Agneta Yorke (née Johnston, 1740 – 1820) was an English noblewoman and amateur pastellist and engraver.

== Life ==
She was born in 1740 as the second daughter and co-heiress of Henry Johnston (or Johnson) of Great Berkhemsptead. In 1769 she became the second wife of Lord Chancellor Charles Yorke. They had three children: politician Charles Philip Yorke, amateur artist Caroline, and naval officer Joseph Sydney Yorke.

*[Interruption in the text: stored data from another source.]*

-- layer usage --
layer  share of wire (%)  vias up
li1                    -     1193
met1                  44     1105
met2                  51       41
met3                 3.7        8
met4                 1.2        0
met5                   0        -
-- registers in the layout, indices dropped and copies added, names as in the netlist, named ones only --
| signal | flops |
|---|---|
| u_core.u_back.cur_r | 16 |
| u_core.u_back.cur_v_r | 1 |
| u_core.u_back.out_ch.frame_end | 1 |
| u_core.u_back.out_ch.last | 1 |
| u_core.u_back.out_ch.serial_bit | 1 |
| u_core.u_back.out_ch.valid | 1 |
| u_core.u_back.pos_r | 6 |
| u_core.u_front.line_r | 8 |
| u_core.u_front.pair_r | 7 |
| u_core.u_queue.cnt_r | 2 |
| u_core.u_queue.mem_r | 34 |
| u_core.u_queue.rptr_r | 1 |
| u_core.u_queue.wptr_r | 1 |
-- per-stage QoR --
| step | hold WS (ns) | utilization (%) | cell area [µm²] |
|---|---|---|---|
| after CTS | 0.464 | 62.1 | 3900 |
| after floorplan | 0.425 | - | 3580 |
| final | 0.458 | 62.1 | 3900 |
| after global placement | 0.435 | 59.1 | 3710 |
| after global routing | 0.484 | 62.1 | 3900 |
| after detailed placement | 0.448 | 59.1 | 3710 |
File: config.mk
export PLATFORM = sky130hd
export DESIGN_NAME = rgb_squared_error_accumulator
export DESIGN_NICKNAME = d
export VERILOG_FILES = /design/src/hdl/rgbse_pkg.sv /design/src/hdl/rgbse_dist.sv /design/src/hdl/rgb_squared_error_accumulator.sv
export SDC_FILE = /design/constraint.sdc
export NUM_CORES = 2
export LEC_CHECK = 0
export ABC_AREA = 1
export BUFFER_PORTS_ARGS = -buffer_cell sky130_fd_sc_hd__buf_2
export CAP_MARGIN = 10
export CORE_MARGIN = 10
export CORE_UTILIZATION = 62
export DETAILED_ROUTE_END_ITERATION = 10
export GPL_TIMING_DRIVEN = 0
export PLACE_DENSITY = 0.87
export SYNTH_ARGS = -nofsm -noshare
export SYNTH_HDL_FRONTEND = slang
export SYNTH_SLANG_ARGS = --single-unit
File: constraint.sdc
create_clock -name i_clk -period 13.8 [get_ports i_clk]
set_input_delay 1.38 -clock i_clk [delete_from_list [all_inputs] [get_ports i_clk]]
set_output_delay 1.38 -clock i_clk [all_outputs]
set_load 0.03 [all_outputs]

Her stepson by Charles' first marriage was Philip Yorke, who became 3rd Earl of Hardwicke.

When her husband died in January 1770, Agneta was responsible for managing the estate, including Tyttenhanger House, until her stepson came of age in 1778.

Agneta is thought to have been trained as an artist by Catherine Read. She exhibited works in pastels at the Society of Artists between 1771 and 1775. Her daughter Caroline also produced prints.

In the 1780s, Agneta moved to Southampton to follow her son Joseph's naval career. In 1792, she commissioned a house - Sydney Lodge, Hamble - to be built by John Soane, who had carried out some alterations for her at Tyttenhanger House.

Agneta's portrait was painted by George Romney, Francis Cotes and Catherine Read.

She died in 1820. There is a monument to her at Wimpole Church, Cambridgeshire.